7. As pertinent to this opinion, section 44956 provides:“(a) Any permanent employee whose services have been terminated as provided in Section 44955 shall have the following rights:“(1) For the period of 39 months from the date of such termination, any employee who in the meantime has not attained the age of 65 years shall have the preferred right to reappointment, in the order of original employment as determined by the board in accordance with the provisions of Sections 44831 to 44855, inclusive, if the number of employees is increased or the discontinued service is reestablished, with no requirements that were not imposed upon other employees who continued in service; provided, that no probationary or other employee with less seniority shall be employed to render a service which said employee is certificated and competent to render․“․“(3) Notwithstanding paragraph (1), a school district may deviate from reappointing a certificated employee in order of seniority for either of the following reasons:“(A) The district demonstrates a specific need for personnel to teach a specific course or course of study, or to provide services authorized by a services credential with a specialization in either pupil personnel services or health for a school nurse, and that the employee has special training and experience necessary to teach that course or course of study, or to provide those services, which others with more seniority do not possess.“(B) For purposes of maintaining or achieving compliance with constitutional requirements related to equal protection of the laws.”

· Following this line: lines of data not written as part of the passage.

<file path="config.mk">
export PLATFORM = sky130hd
export DESIGN_NAME = assist_mode_ctrl
export DESIGN_NICKNAME = d
export VERILOG_FILES = /design/src/rtl/assist_mode_ctrl.sv
export SDC_FILE = /design/constraint.sdc
export NUM_CORES = 1
export LEC_CHECK = 0
export BUFFER_PORTS_ARGS = -buffer_cell sky130_fd_sc_hd__buf_2
export CORE_UTILIZATION = 25
export DETAILED_ROUTE_END_ITERATION = 10
export GPL_TIMING_DRIVEN = 0
export MAX_ROUTING_LAYER = met4
export SKIP_LAST_GASP = 1
export SLEW_MARGIN = 20
export SYNTH_ARGS = -nofsm -noshare
export SYNTH_HDL_FRONTEND = slang
export SYNTH_SLANG_ARGS = --single-unit
</file>
<file path="constraint.sdc">
create_clock -name clk -period 4 [get_ports clk]
set_input_delay 0.8 -clock clk [delete_from_list [all_inputs] [get_ports clk]]
set_output_delay 0.8 -clock clk [all_outputs]
set_load 0.01 [all_outputs]
</file>
<file path="src/rtl/assist_mode_ctrl.sv">
// Assist mode controller: debounces the mode push-button, classifies short and
// long presses, cycles the assist setting / toggles enable, and soft-ramps the
// motor gain toward the target implied by the current mode.
//
// Handshake note: this block has no valid/ready interfaces; the press events
// are single-cycle internal strobes consumed on the same clock edge that
// retires them from the press FSM.
module assist_mode_ctrl #(
  parameter int DB_CNT   = 16,
  parameter int LONG_CNT = 64,
  parameter int RAMP_DIV = 4
) (
  input  logic       clk,
  input  logic       rst_n,
  input  logic       tgglMd,
  output logic [1:0] setting,
  output logic       enabled,
  output logic [7:0] gain,
  output logic       ramping,
  output logic [1:0] press_state_o
);

  localparam int DB_W   = $clog2(DB_CNT + 1);
  localparam int HOLD_W = $clog2(LONG_CNT + 1);
  localparam int PRE_W  = $clog2(RAMP_DIV + 1);

  localparam logic [DB_W-1:0]   DB_LAST   = DB_W'(DB_CNT - 1);
  localparam logic [HOLD_W-1:0] LONG_LAST = HOLD_W'(LONG_CNT - 1);
  localparam logic [PRE_W-1:0]  PRE_LAST  = PRE_W'(RAMP_DIV - 1);

  typedef enum logic [1:0] {
    IDLE      = 2'd0,
    PRESSED   = 2'd1,
    LONG_HELD = 2'd2
  } press_state_t;

  logic              sync1_q, sync2_q;
  logic              btn_db_q, btn_db_d;
  logic [DB_W-1:0]   db_cnt_q, db_cnt_d;
  press_state_t      state_q, state_d;
  logic [HOLD_W-1:0] hold_cnt_q, hold_cnt_d;
  logic              short_evt, long_evt;
  logic [1:0]        setting_q, setting_d;
  logic              enabled_q, enabled_d;
  logic [PRE_W-1:0]  pre_q, pre_d;
  logic [7:0]        gain_q, gain_d;
  logic [7:0]        target;

  // Two-flop synchronizer for the asynchronous push-button.
  always_ff @(posedge clk or negedge rst_n) begin
    if (!rst_n) begin
      sync1_q <= 1'b0;
      sync2_q <= 1'b0;
    end else begin
      sync1_q <= tgglMd;
      sync2_q <= sync1_q;
    end
  end

  // Debounce: flip the level on the DB_CNT-th consecutive disagreeing cycle.
  always_comb begin
    btn_db_d = btn_db_q;
    db_cnt_d = '0;
    if (sync2_q != btn_db_q) begin
      if (db_cnt_q == DB_LAST) begin
        btn_db_d = sync2_q;
        db_cnt_d = '0;
      end else begin
        db_cnt_d = db_cnt_q + 1'b1;
      end
    end
  end

  // Debounce state registers.
  always_ff @(posedge clk or negedge rst_n) begin
    if (!rst_n) begin
      btn_db_q <= 1'b0;
      db_cnt_q <= '0;
    end else begin
      btn_db_q <= btn_db_d;
      db_cnt_q <= db_cnt_d;
    end
  end

  // Press FSM next-state; IDLE only ever sees btn_db high on a rising edge
  // because every path back to IDLE requires btn_db low.
  always_comb begin
    state_d    = state_q;
    hold_cnt_d = hold_cnt_q;
    short_evt  = 1'b0;
    long_evt   = 1'b0;
    case (state_q)
      IDLE: begin
        if (btn_db_q) begin
          state_d    = PRESSED;
          hold_cnt_d = '0;
        end
      end
      PRESSED: begin
        if (!btn_db_q) begin
          short_evt = 1'b1;
          state_d   = IDLE;
        end else if (hold_cnt_q == LONG_LAST) begin
          long_evt = 1'b1;
          state_d  = LONG_HELD;
        end else begin
          hold_cnt_d = hold_cnt_q + 1'b1;
        end
      end
      LONG_HELD: begin
        // Hold counter stays saturated at LONG_LAST; release emits nothing.
        if (!btn_db_q) state_d = IDLE;
      end
      default: state_d = IDLE;
    endcase
  end

  // Press FSM state register.
  always_ff @(posedge clk or negedge rst_n) begin
    if (!rst_n) begin
      state_q    <= IDLE;
      hold_cnt_q <= '0;
    end else begin
      state_q    <= state_d;
      hold_cnt_q <= hold_cnt_d;
    end
  end

  // Mode update: short press cycles 1->2->3->1 when enabled, long press toggles enable.
  always_comb begin
    setting_d = setting_q;
    enabled_d = enabled_q;
    if (short_evt && enabled_q) begin
      setting_d = (setting_q == 2'd3) ? 2'd1 : setting_q + 2'd1;
    end
    if (long_evt) begin
      enabled_d = ~enabled_q;
    end
  end

  // Target gain decoded from mode.
  always_comb begin
    target = 8'h00;
    if (enabled_q) begin
      case (setting_q)
        2'd1:    target = 8'h40;
        2'd2:    target = 8'h80;
        2'd3:    target = 8'hC0;
        default: target = 8'h00;
      endcase
    end
  end

  // Free-running prescaler; gain steps one LSB toward target at terminal count.
  always_comb begin
    pre_d  = (pre_q == PRE_LAST) ? '0 : pre_q + 1'b1;
    gain_d = gain_q;
    if (pre_q == PRE_LAST) begin
      if (gain_q < target)      gain_d = gain_q + 8'd1;
      else if (gain_q > target) gain_d = gain_q - 8'd1;
    end
  end

  // Mode and ramp registers.
  always_ff @(posedge clk or negedge rst_n) begin
    if (!rst_n) begin
      setting_q <= 2'b10;
      enabled_q <= 1'b1;
      pre_q     <= '0;
      gain_q    <= 8'h00;
    end else begin
      setting_q <= setting_d;
      enabled_q <= enabled_d;
      pre_q     <= pre_d;
      gain_q    <= gain_d;
    end
  end

  assign setting       = setting_q;
  assign enabled       = enabled_q;
  assign gain          = gain_q;
  assign ramping       = (gain_q != target);
  assign press_state_o = state_q;

endmodule
</file>
# Word level (Yosys, flattened, before mapping)

Cells that the tools add are included.

Reductions and logical operators: 8
Eq/ne operators: 15
Bitwise gates (word level): 1
Multiplexer cells: 22
$lt $le $gt $ge: 2
Add/sub/neg operators: 6

Operators by type and width:

| kind                  | count |
|---|---|
| $mux W8               | 3 |
| $pmux W8 S3           | 1 |
| $mux W7               | 3 |
| $pmux W7 S2           | 1 |
| $mux W2               | 5 |
| $mux W5               | 2 |
| $add A8 B1 Y8 const B | 1 |
| $gt A8 B8 Y1          | 1 |
| $lt A8 B8 Y1          | 1 |
| $ne A2 B2 Y1 const B  | 4 |
| $ne A8 B8 Y1          | 1 |
| $sub A8 B1 Y8 const B | 1 |
| $add A7 B1 Y7 const B | 1 |
| $eq A7 B6 Y1 const B  | 1 |
| $eq A2 B2 Y1 const B  | 3 |
| $pmux W2 S3           | 1 |
| $add A5 B1 Y5 const B | 1 |
| $eq A5 B4 Y1 const B  | 1 |
| $mux W1               | 5 |
| $eq A2 B1 Y1 const B  | 2 |
| $reduce_and A2 Y1     | 2 |
| $reduce_and A4 Y1     | 1 |
| $reduce_bool A2 Y1    | 2 |
| $add A3 B1 Y3 const B | 1 |
| other kinds (9)       | 9 |

Flip-flop bits (word level): 31
Output and inout bits: 14
Word-level logic and storage cells: 64
Input port bits: 3

# Longest topological paths before layout

Gate-level depths: netlist of run 1.

Depth in word-level cells: 6
Gate-level depth with buffers: 14
Depth with buffers taken out: 14

# Worst setup path after synthesis of run 1

Ideal clock, no wire load.

Kind: register to register
From: reg setting_q[1], in the netlist setting[1]
To: reg gain_q[7], in the netlist gain[7]
Setup slack: 1,085 ps
Arrival time: 2,835 ps
Period minus slack after synthesis: 2,915 ps
Buffers on the path: 0
Data required time: 3,921 ps
Cell stages (with the launch flop): 14
Setup time: 79 ps
Path through: dfstp_2 -> inv_1 -> ha_1 -> nor3b_1 -> ha_1 -> inv_1 -> a21oi_1 -> inv_1 -> ha_1 -> a211oi_1 -> nor3_1 -> a211oi_1 -> mux2i_1 -> xor2_1

Word-level cells in the longest chain between the ends: 6
Elaborated cells on any way between the ends: 10
Those cells by class: order compare: 2; eq/ne: 3; mux: 3; reduce/logical: 2

RTL lines:

| element                                             | RTL line | source |
|---|---|---|
| start: declaration                                  | 43       | `logic [1:0] setting_q, setting_d;` |
| start signal: assignment                            | 172      | `setting_q <= setting_d;` |
| $eq A2 B2 Y1 / $eq A2 B1 Y1 (equally long branches) | 145      | `case (setting_q)` |
| $pmux W8 S3 (*)                                     | 145      |  |
| $mux W8 (*)                                         | 144      | `if (enabled_q) begin` |
| $lt A8 B8 Y1 / $gt A8 B8 Y1 (equally long branches) | 159, 160 |  |
| $reduce_bool A2 Y1 (no line)                        | n/a      |  |
| $reduce_and A2 Y1 (no line)                         | n/a      |  |
| end signal: assignment                              | 175      | `gain_q <= gain_d;` |
| end: declaration                                    | 46       | `logic [7:0] gain_q, gain_d;` |

Every way passes the cells marked *; elsewhere a longest branch is shown, timed or not.
A chain may end at the register's enable or synchronous reset.

# Worst setup path in the final report of run 1

Same ends and word-level chain as after synthesis.

==> results of run 1 <==
==> layout make-up <==
type,count,area (sq um)
buffer,1,7.51
clock buffer,6,82.6
clock inverter,2,35.0
fill,621,4450
inverter,7,26.3
multi-input combinational,121,862
sequential,31,778
tap,77,96.3
timing repair buffer,16,80.1
==> worst paths after layout <==
check                                            to  cells past startpoint
worst max register to register  gain[7]$_DFFE_PN0P_                     13
worst min register to register    sync2_q$_DFF_PN0_                      0
worst max-delay path            gain[7]$_DFFE_PN0P_                     13
max in group asynchronous        pre_q[1]$_DFF_PN0_                      1
min in group asynchronous       gain[3]$_DFFE_PN0P_                      1
worst min-delay path              sync2_q$_DFF_PN0_                      0
==> cell families (layout without fill, tap and decap cells) <==
| family | after synthesis | in the layout |
|---|---|---|
| AO/OA/AOI/OAI | 39 | 39 |
| XOR/XNOR | 11 | 11 |
| adder cells (fa/ha/maj) | 17 | 17 |
| buffers and inverters | 8 | 32 |
| flip-flops | 31 | 31 |
| multiplexers | 4 | 4 |
| AND/OR/NAND/NOR | 50 | 50 |
==> cell usage in the layout, fill, tap and decap left out, types with 5 or more instances in the layout <==
cell type,netlist,layout
o21ai_0,15,15
nor2_1,9,9
clkbuf_8,0,6
nand2_1,13,13
nand3_1,10,10
inv_1,5,5
xor2_1,8,8
ha_1,16,16
buf_2,0,16
a21oi_1,7,7
dfrtp_1,29,29
==> worst register-to-register path: stages (launching register included) <==
cell and delay, ns:
dfstp_2 0.56, inv_1 0.09, ha_1 0.20, nor3b_1 0.22, ha_1 0.18, inv_1 0.04, a21oi_1 0.27, inv_1 0.24
ha_1 0.34, a211oi_1 0.29, nor3_1 0.10, a211oi_1 0.29, mux2i_1 0.26, xor2_1 0.15
==> per-stage QoR <==
stage | setup WS [ns] | util, %
floorplan | 1.09 | -
global placement | 0.721 | 28.8
detailed placement | 0.711 | 28.8
CTS | 0.684 | 30.6
global route | 0.437 | 30.6
finish | 0.700 | 30.6
==> routing by layer <==
layer	part of all wire, %	GRT usage [%]	wire length, um
met1	53	13.2	1600
met2	42	13.6	1280
met3	2.3	1.78	69
met4	2.1	6.58	64
met5	0	-	0
==> registers in the layout, summed over array words and instances, names as in the netlist <==
register	cells
gain	8
hold_cnt_q	7
db_cnt_q	5
pre_q	3
press_state_o	2
setting	2
btn_db_q	1
enabled	1
sync1_q	1
sync2_q	1
==> power groups by stage <==
stage	Combinational, mW	Clock, mW	Sequential [mW]
2_1_floorplan	0.00393	0	0.325
3_3_place_gp	0.0119	0	0.325
3_5_place_dp	0.0118	0	0.325
4_1_cts	0.0118	0.333	0.319
5_1_grt	0.0142	0.341	0.320
6_report	0.0111	0.326	0.319
==> qor.yml, run 1 <==
synthesis:
  synth-adder-area-share_pct: 13.2
  synth_commonest_cells: "29 x dfrtp_1, 16 x ha_1, 15 x o21ai_0"
  yosysTopAreaCellShare_pct: 43.3
  ys.flop_type: "dfrtp_1"
  syn_area_sq_um: 1670
  syn_nets: 180
  ys_types: 35
  synth_area_leaders: "dfrtp_1 43%, ha_1 12%, o21ai_0 4.5%"
  yosysWarnings: 0
  synth_top_area_cell: "dfrtp_1"
  synth_mux_area_share_pct: 2.54
  synth-compound-area-share_pct: 15.2
  syn_inst: 160
  yosysSeqAreaShare_pct: 46.5
  synth_xor_area_share_pct: 5.75
  avgSynthCellArea_sq_um: 10.5
  synth-seq-cells: 31
  synthArstFlopShare_pct: 100
  synthMostInstantiatedCell: "dfrtp_1"
  yosys.area_share.simple_pct: 14.8
  synth-edff-count: 0
  synth_top_family_by_area: "compound AO/OA/AOI/OAI gates"
status:
  status: "finished clean"
floorplanning:
  row_count: 29
  core-area_sq_um: 6420
  die_y_um: 83.8
  dieArea_sq_um: 7030
  dieWidth_um: 83.8
  pin_count: 17
  start_util_pct: 26.1
power_and_ir_drop:
  p_sw_share_pct: 20.5
  combPwrFrac_pct: 1.7
  total_power_uw: 656
  vdd_drop_max_mv: 0.173
  p_seq_share_pct: 48.7
  power_density_nw_per_um2: 333
  power.internal_uw: 522
  p_sw_uw: 134
  clockPowerShare_pct: 49.6
  p_leak_nw: 0.947
cells_and_area:
  diodes: 0
  final_area_sq_um: 1970
  fin_nets: 203
  drive_gt1_share_pct: 19.0
  layout.cells.non_filler: 261
  area_growth_pct: 17.6
worst_setup_path:
  path_delay_family: "compound AO/OA/AOI/OAI gates"
  path_cells: "inv_1 > ha_1 > nor3b_1 > ha_1 > inv_1 > a21oi_1 > inv_1 > ha_1 > a211oi_1 > nor3_1 > a211oi_1 > mux2i_1 > xor2_1"
  critPathKind: "reg -> reg"
  cp_slowest_stage_delay_ns: 0.56
  critPathMaxFanout: 8
  regToRegStartpoint: "setting[1]$_DFFE_PN1P_"
  end_kind: "flip-flop"
  cpMaxStageDelayCell: "dfstp_2"
  startpoint: "setting[1]$_DFFE_PN1P_"
  required_ns: 4.22
  crit_arrival_ns: 3.52
  critPathLaunchType: "flip-flop"
  crit_buf_inv: 3
  rrSetupSlack_ns: 0.70
timing:
  fin_tns_setup_ns: 0
  finalCriticalPeriod_ns: 3.30
  setup-violations-final: 0
  maxSlewHeadroom_pct: 54.5
  finClkSkew_ns: 0.00956
  fmax_ghz: 0.303
  post-route-period-util_pct: 82.5
  rsz0062_at_grt: "false"
  worstMarginPinSlew_ns: 0.683
  fin_hold_ws_ns: 0.339
  slew_violations: 0
  hold_viol_final: 0
grt:
  grt_usage_pct: 9.87
  grt_pass1_wl_mm: 5.34
  first_global_vias: 1146
  antenna_found_initial: 0
  grt_max_degree: 32
  gr-total-overflow: 0
place:
  place_hpwl_mm: 2.19
  gp_congestion: 0.788
  dp_cells: 253
  port_buffers: 16
  place_area_sq_um: 1850
clocking:
  htreeDepth: 2
  clock_sinks: 31
  cts_resized: 0
  postCtsSetupBuffers: 0
  clk_latency_ns: 0.29
  cts.path.max_buffers: 2
  cts_buffers: 5
  cts_root_buf: "clkbuf_8"
  holdBufCountCts: 0
  cts.clk_slew.worst_paths_ns: 0.07
  cts_tree: "yes"
drt:
  initialDrtViolationCount: 39
  vias: 1187
  detail_route.wl_per_cell_um: 11.5
  wirelength_mm: 3.01
  drc_errors: 0
  drtPass1Iterations: 4
  drtAntennaViolNets: 0
  vias_per_cell: 4.55
job:
  drv_cap: 0
min_path:
  min_path_type: "reg -> reg"
  hp-start: "sync1_q$_DFF_PN0_"
No activity file was read; power rests on OpenSTA's default activity.
==> run 2, diff against run 1 <==
Settings changed: ABC_AREA from default to 1.
Clock period 4 ns to 2.6 ns, I/O delays scaled along.
==> qor.yml, run 2 <==
grt:
  top_usage_layer: "met2"
  grt_usage_pct: 10.1  # +0.27 points
  first_global_vias: 1335  # +16%
  use_met1_pct: 12.0  # -1.2 points
  gr-total-overflow: 0  # unchanged
  grt_pass1_wl_mm: 5.84  # +9.4%
  met3_usage_pct: 2.36  # +0.58 points
  grt_max_degree: 32  # unchanged
  antenna_found_initial: 0  # unchanged
  use_met2_pct: 16.5  # +2.9 points
synthesis:
  syn_inst: 222  # +39%
  synthMostInstantiatedCell: "nand2_1"
  synth-seq-cells: 31  # unchanged
  synth_commonest_cells: "57 x nand2_1, 29 x dfrtp_1, 24 x inv_1"
  ys_types: 29  # -17%
  ys.flop_type: "dfrtp_1"
  yosysSeqAreaShare_pct: 42.1  # -4.4 points
  syn_area_sq_um: 1850  # +10%
  synth_area_leaders: "dfrtp_1 39%, nand2_1 12%, ha_1 11%"
  yosysWarnings: 0  # unchanged
  syn_nets: 242  # +34%
  synth-edff-count: 0  # unchanged
  synth_top_area_cell: "dfrtp_1"
  avgSynthCellArea_sq_um: 8.32  # -20%
  yosysTopAreaCellShare_pct: 39.3  # -4.1 points
  synthArstFlopShare_pct: 100  # unchanged
timing:
  post-route-period-util_pct: 94.9
  finClkSkew_ns: 0.00418  # -0.00538 ns
  fmax_ghz: 0.405
  slew_violations: 0  # unchanged
  worstMarginPinSlew_ns: 0.696  # +0.0133 ns
  fin_tns_setup_ns: 0  # unchanged
  finalCriticalPeriod_ns: 2.47
  hold_viol_final: 0  # unchanged
  maxSlewHeadroom_pct: 53.6  # -0.88 points
  setup-violations-final: 0  # unchanged
clocking:
  clock_sinks: 31  # unchanged
  cts.path.max_buffers: 2  # unchanged
  cts_tree: "yes"
  cts_buffers: 5  # unchanged
  clk_latency_ns: 0.28  # about the same
  cts_root_buf: "clkbuf_8"
  holdBufCountCts: 0  # unchanged
  htreeDepth: 2  # unchanged
  cts.clk_slew.worst_paths_ns: 0.06  # about the same
power_and_ir_drop:
  vdd_drop_max_mv: 0.160  # -7.4%
  p_leak_nw: 1.10  # +16%
  power_density_nw_per_um2: 395  # +18%
drt:
  drtAntennaViolNets: 0  # unchanged
  vias_per_cell: 4.24  # -6.8%
  drc_errors: 0  # unchanged
  initialDrtViolationCount: 73  # +87%
  vias: 1454  # +22%
  wirelength_mm: 3.50  # +16%
  drtPass1Iterations: 4  # unchanged
  detail_route.wl_per_cell_um: 10.2  # -12%
cells_and_area:
  diodes: 0  # unchanged
  fin_nets: 266  # +31%
  layout_common_cells: "56 x nand2_1, 28 x dfrtp_1, 23 x inv_1"
  final_common_cell: "nand2_1"
  final_util_pct: 31.7  # +1.0 points
  largest_reg_flops: 8  # unchanged
  area_growth_pct: 19.6
  drive_gt1_share_pct: 24.7  # +5.7 points
floorplanning:
  pin_count: 17  # unchanged
  row_count: 30  # +3.4%
  die_y_um: 88.0  # +4.9%
  dieWidth_um: 88.0  # +4.9%
  start_util_pct: 26.5  # +0.40 points
  core-area_sq_um: 6980  # +8.7%
  dieArea_sq_um: 7740  # +10%
worst_setup_path:
  worstRegToRegCells: 14  # +1
  cp_slowest_stage_delay_ns: 0.56  # about the same
  reg2reg_to: "gain[7]$_DFFE_PN0P_"
  end_kind: "output port"
  critPathMaxFanout: 4  # -4
  cp.depth: 11  # -2
  crit_arrival_ns: 1.95  # -1.57 ns
  cpMaxStageDelayCell: "dfstp_2"
  path_delay_family: "flip-flops"
  startpoint: "setting[1]$_DFFE_PN1P_"
  worstSetupEndpoint: "ramping"
  crit_buf_inv: 4  # +1
  regToRegStartpoint: "setting[1]$_DFFE_PN1P_"
  critPathLaunchType: "flip-flop"
  path_cells: "inv_2 > ha_2 > nor2_2 > nor3_2 > ha_1 > nand2_1 > inv_1 > nand2_1 > nor2_2 > inv_1 > buf_2"
  required_ns: 2.08  # -2.14 ns
  rrSetupSlack_ns: 0.20  # -0.50 ns
  critPathKind: "reg -> out"
job:
  drv_cap: 0  # unchanged
status:
  status: "finished clean"
place:
  port_buffers: 16  # unchanged
  place_hpwl_mm: 2.55  # +17%
  gp_congestion: 0.780  # -1.0%
min_path:
  min_path_type: "in -> async"
[run 2: per-layer routing]
layer  wire, um  up-vias
li1           -      751
met1       1710      680
met2       1670       19
met3         98        4
met4         23        0
met5          0        -
[run 2: layout make-up]
type | count | area [sq um]
inverter | 31 | 116
fill | 755 | 4770
buffer | 2 | 18.8
timing repair buffer | 17 | 87.6
multi-input combinational | 158 | 1010
tap | 96 | 120
sequential | 31 | 779
clock buffer | 8 | 80.1
[run 2: logic make-up after synthesis]
logic type | count (synthesis) | synth area share (%)
buf+inv | 33 | 7.31
fa+ha+maj | 17 | 11.9
xor+xnor | 7 | 3.32
compound gates | 20 | 6.57
simple gates | 114 | 28.8
flops | 31 | 42.1
[run 2: worst min-delay path by stage]
stage	start	end	slack, ns	depth (start not counted)
2_1_floorplan	rst_n	btn_db_q$_DFFE_PN0P_	0.22	0
3_3_place_gp	sync1_q$_DFF_PN0_	sync2_q$_DFF_PN0_	0.33	0
3_5_place_dp	sync1_q$_DFF_PN0_	sync2_q$_DFF_PN0_	0.34	0
4_1_cts	rst_n	gain[6]$_DFFE_PN0P_	0.30	1
5_1_grt	rst_n	gain[7]$_DFFE_PN0P_	0.35	1
6_report	rst_n	hold_cnt_q[2]$_DFFE_PN0P_	0.28	1
[run 2: report_power, final]
group	internal, mW	switching [mW]	leakage (nW)
Combinational	0.00605	0.0157	0.649
Sequential	0.490	0.00482	0.413
Clock	0.190	0.166	0.0395
[run 2: metrics by stage]
stage / hold WS [ns] / setup WS, ns / power, mW / cell area (sq um) / std cells
global placement: 0.334 / -0.0627 / 0.525 / 2050 / 334
detailed placement: 0.337 / -0.121 / 0.526 / 2050 / 334
CTS: 0.305 / 0.0338 / 0.894 / 2140 / 342
global route: 0.351 / -0.00987 / 0.920 / 2210 / 343
finish: 0.281 / 0.134 / 0.872 / 2210 / 343
floorplan: 0.224 / 0.211 / 0.512 / 1850 / 222
[run 2: timing repair]
item | in CTS | in global routing
pin swaps | 0 | 3
resized for setup | 3 | 11
setup endpoints to repair | 5 | 6
setup buffers | 0 | 1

8. In Moreland, the court noted that the school board's findings were “supported ․ by evidence that retained juniors did possess competence in each case not shared by discharged seniors.” (Ibid.) However, the opinion is devoid of facts regarding either the absolute or comparative skills of the junior and senior employees.
9. See complete text of subdivision (d), quoted in footnote 5, ante, at page 742.
10. The District further relies on Duax v. Kern Community College Dist., supra, 196 Cal.App.3d 555, 241 Cal.Rptr. 860, which interpreted section 87743, the community college analogue to section 44955. In Duax, a senior clinical psychologist was terminated after the board of trustees adopted resolutions cutting psychological counseling and establishing a “standard of competency” which required a psychologist to have taught for at least one of the past ten years. (Id. at p. 559, 241 Cal.Rptr. 860.) Under this standard, a senior psychologist who had not taught in that time period was properly found to be “not competent,” thereby permitting the retention of a psychologist with less seniority. (Id. at pp. 564–565, 241 Cal.Rptr. 860.)We find Duax to be of little utility to this case. Unlike the situation here, Duax involved a resolution specifically defining competency for the purpose of proposed layoffs. Moreover, unlike sections 44955 and 44956, section 87743 was not amended to provide an exception to the seniority system based on special needs. Rather, section 87743 was amended in 1988 to eliminate the phrase “certificated and competent,” and replace it with the requirement that the senior employee possess “the minimum qualifications prescribed by the board of governors and [be] competent to serve under district competency criteria.” (Stats.1988, ch. 973, § 51.5.)
MASTERSON, Associate Justice.
ORTEGA, Acting P.J., and MIRIAM A. VOGEL, J, concur.